Let’s start with Google, which is subject to two Justice Department antitrust cases. It is appealing a district court ruling that it illegally maintains its 90 percent-plus market share in searches by paying browsers like Apple’s Safari and Mozilla Firefox to make its engine their default, thereby circumventing rivals such as Microsoft’s Bing. The judge, however, acknowledged that Google gained dominance with a superior product and feedback from its users.
Proposed remedies, like forcing Google to sell its search engine or its Chrome browser (as Biden's Justice Department requested) would destroy its consumer-favored, integrated services. This would harm users and competition, something Trump recognizes. Banning Google from making default agreements is a more subdued option. However, this may lessen competition among browsers since Firefox and others would lose key revenue, ironically weakening their ability to challenge Chrome.

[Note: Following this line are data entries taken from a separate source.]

Context: an optimization exercise on an open-source flow, tuned for small area, a short achievable clock period and few clock cycles. The choices shown serve that exercise and are no tape-out recipe.
Function was checked by simulation only, so behaviour that the tests miss may differ from the original.
Power is estimated from default activity; no workload was simulated.

==> flow/design.v <==
module CPU(
    input         clk,
    input         rst,
    output [31:0] imem_addr,
    input  [31:0] imem_rdata,
    output [31:0] dmem_addr,
    output [31:0] dmem_wdata,
    output        dmem_we,
    input  [31:0] dmem_rdata,
    output        wb_en,
    output [4:0]  wb_addr,
    output [31:0] wb_data
);
reg  [31:2] pc;
reg  [31:0] e_a;                 
reg  [31:0] e_b;                 
reg  [31:0] e_s;                 
reg  [31:2] e_tgt;               
reg  [4:0]  e_dest;
reg         e_wr, e_ld, e_st, e_br;
reg         e_sub, e_and, e_or, e_slt;
reg         e_fam;                         
reg         e_fbm;                         
reg         e_bm;                          
reg         e_add;                         
reg  [31:0] m_alu, m_sd;
reg  [4:0]  m_dest;
reg         m_wr, m_ld, m_st;
reg  [31:0] w_data;
reg  [4:0]  w_dest;
reg         w_wr;
reg  [31:1] rv;
wire [31:0] ins = imem_rdata;
wire [5:0]  op  = ins[31:26];
wire [4:0]  rs  = ins[25:21];
wire [4:0]  rt  = ins[20:16];
wire [4:0]  rd  = ins[15:11];
wire [5:0]  fn  = ins[5:0];
wire [31:0] simm = {{16{ins[15]}}, ins[15:0]};
wire is_r    = (op == 6'b000000);
wire is_addi = (op == 6'b001000);
wire is_lw   = (op == 6'b100011);
wire is_sw   = (op == 6'b101011);
wire is_beq  = (op == 6'b000100);
wire [4:0] dest   = is_r ? rd : rt;
wire       wr     = (is_r | is_addi | is_lw) & (dest != 5'd0);
wire       use_rs = is_r | is_addi | is_lw | is_sw | is_beq;
wire       use_rt = is_r | is_sw | is_beq;
wire       b_rt   = is_r | is_beq;        
wire [31:2] pc1   = pc + 30'd1;
wire [16:0] tgt_lo = {1'b0, pc[17:2]} + {1'b0, ins[15:0]} + 17'd1;
wire [31:18] pch_p = pc[31:18] + 14'd1;
wire [31:18] pch_m = pc[31:18] - 14'd1;
wire [31:18] tgt_hi = ( tgt_lo[16] & ~ins[15]) ? pch_p :
                      (~tgt_lo[16] &  ins[15]) ? pch_m : pc[31:18];
wire [31:2] tgt_d = {tgt_hi, tgt_lo[15:0]};
wire sub_d = is_r & ((fn == 6'b100010) | (fn == 6'b101010));
wire and_d = is_r & (fn == 6'b100100);
wire or_d  = is_r & (fn == 6'b100101);
wire slt_d = is_r & (fn == 6'b101010);
wire stall = e_ld & ((use_rs & (rs == e_dest)) | (use_rt & (rt == e_dest)));
wire [32*32-1:0] rflat;
wire [31:1]      rs_sel, rt_sel, rv_eff;
reg  [31:0]      rs_v, rt_v;
wire [31:0] wd = m_ld ? dmem_rdata : m_alu;      
wire        rs_w = m_wr & (m_dest == rs);        
wire        rt_w = m_wr & (m_dest == rt);
genvar g;
generate
    for (g = 1; g < 32; g = g + 1) begin : RF
        reg [31:0] q;
        always @(posedge clk)
            if (m_wr && m_dest == g)
                q <= wd;
        assign rflat[g*32 +: 32] = q;
        assign rv_eff[g] = rv[g] & ~(m_wr && m_dest == g);
        assign rs_sel[g] = rv_eff[g] & (rs == g);
        assign rt_sel[g] = rv_eff[g] & (rt == g);
    end
endgenerate
assign rflat[31:0] = 32'd0;
integer k;
always @(*) begin
    rs_v = {32{rs_w}} & wd;
    rt_v = {32{rt_w}} & wd;
    for (k = 1; k < 32; k = k + 1) begin
        rs_v = rs_v | ({32{rs_sel[k]}} & rflat[k*32 +: 32]);
        rt_v = rt_v | ({32{rt_sel[k]}} & rflat[k*32 +: 32]);
    end
end
always @(posedge clk or posedge rst) begin
    if (rst)
        rv <= 31'd0;
    else if (m_wr)
        rv[m_dest] <= 1'b1;
end
wire fam = e_wr & (e_dest == rs);
wire fbm = e_wr & (e_dest == rt);
wire [31:0] A = e_fam ? m_alu : e_a;
wire [31:0] S = e_fbm ? m_alu : e_s;
wire [31:0] mx = m_alu  ^ {32{e_sub}};
wire [31:0] Bx = e_bm ? mx : e_b;
wire [32:0] sum1 = {A, 1'b1} + {Bx, e_sub};    
wire [31:0] sum  = sum1[32:1];
wire        lt   = (A[31] == Bx[31]) ? A[31] : sum[31];
wire [31:0] res  = ({32{e_add}} & sum) | ({32{e_and}} & (A & Bx)) |
                   ({32{e_or}} & (A | Bx)) | {31'd0, e_slt & lt};
wire        taken = e_br & (A == Bx);
always @(posedge clk or posedge rst) begin
    if (rst)
        pc <= 30'd0;
    else if (taken)
        pc <= e_tgt;
    else if (!stall)
        pc <= pc1;
end
always @(posedge clk or posedge rst) begin
    if (rst) begin
        e_wr <= 1'b0;
        e_ld <= 1'b0;
        e_st <= 1'b0;
        e_br <= 1'b0;
    end else if (stall) begin
        e_wr <= 1'b0;
        e_ld <= 1'b0;
        e_st <= 1'b0;
        e_br <= 1'b0;
    end else begin
        e_wr <= wr;
        e_ld <= is_lw & (dest != 5'd0);
        e_st <= is_sw;
        e_br <= is_beq;
    end
end
always @(posedge clk) begin
    e_a    <= rs_v;
    e_b    <= b_rt ? (rt_v ^ {32{sub_d}}) : simm;
    e_s    <= rt_v;
    e_tgt  <= tgt_d;
    e_bm   <= b_rt & fbm;
    e_add  <= ~and_d & ~or_d & ~slt_d;
    e_dest <= dest;
    e_sub  <= sub_d;
    e_and  <= and_d;
    e_or   <= or_d;
    e_slt  <= slt_d;
    e_fam  <= fam;
    e_fbm  <= fbm;
end
always @(posedge clk or posedge rst) begin
    if (rst) begin
        m_wr <= 1'b0;
        m_st <= 1'b0;
    end else begin
        m_wr <= e_wr;
        m_st <= e_st;
    end
end
always @(posedge clk) begin
    m_alu  <= res;
    m_sd   <= S;
    m_dest <= e_dest;
    m_ld   <= e_ld;
end
always @(posedge clk or posedge rst) begin
    if (rst)
        w_wr <= 1'b0;
    else
        w_wr <= m_wr;
end
always @(posedge clk) begin
    w_data <= wd;
    w_dest <= m_dest;
end
assign imem_addr  = {pc, 2'b00};
assign dmem_addr  = m_alu;
assign dmem_wdata = m_sd;
assign dmem_we    = m_st;
assign wb_en      = w_wr;
assign wb_addr    = w_dest;
assign wb_data    = w_data;
endmodule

Forcing Google to release its search indexation data would likely help competitor search engines improve. Yet under this precedent, would Google (or its competitors) invest in improving products or gathering data that they may have to share?
Enforcers must weigh all this when deciding what to request next from the courts. Importantly, the Department of Justice was spared from having to demonstrate that rival engines have a realistic chance of becoming competitive against Google absent the default agreements — an error that could see the result overturned.
The other Google case is for alleged abuse of a monopoly in three layers of digital advertising. The Justice Department argues that Google harms its customers by forcing them to use its full stack of three different ad services through an anticompetitive tying arrangement, allowing it to charge excessive prices. Google says customers aren’t forced to use all services and that bundling is efficient and beneficial.
Here too, enforcers should tread carefully. Even if the court accepts the Justice Department’s prior narrative — including that Google is a monopolist despite competition from social media, websites, streaming services and apps — forcing Google to abandon some ad services could destroy any efficiencies or product improvements that integration allows.
This would deter firms from investing in innovative advertising tools, require “middlemen” to bridge gaps between unintegrated platforms, and raise customer costs, an outcome that would harm small businesses, including “little tech.” It’s also why blocking specific practices, based only on evidence of real harm, is preferable to structural breakups.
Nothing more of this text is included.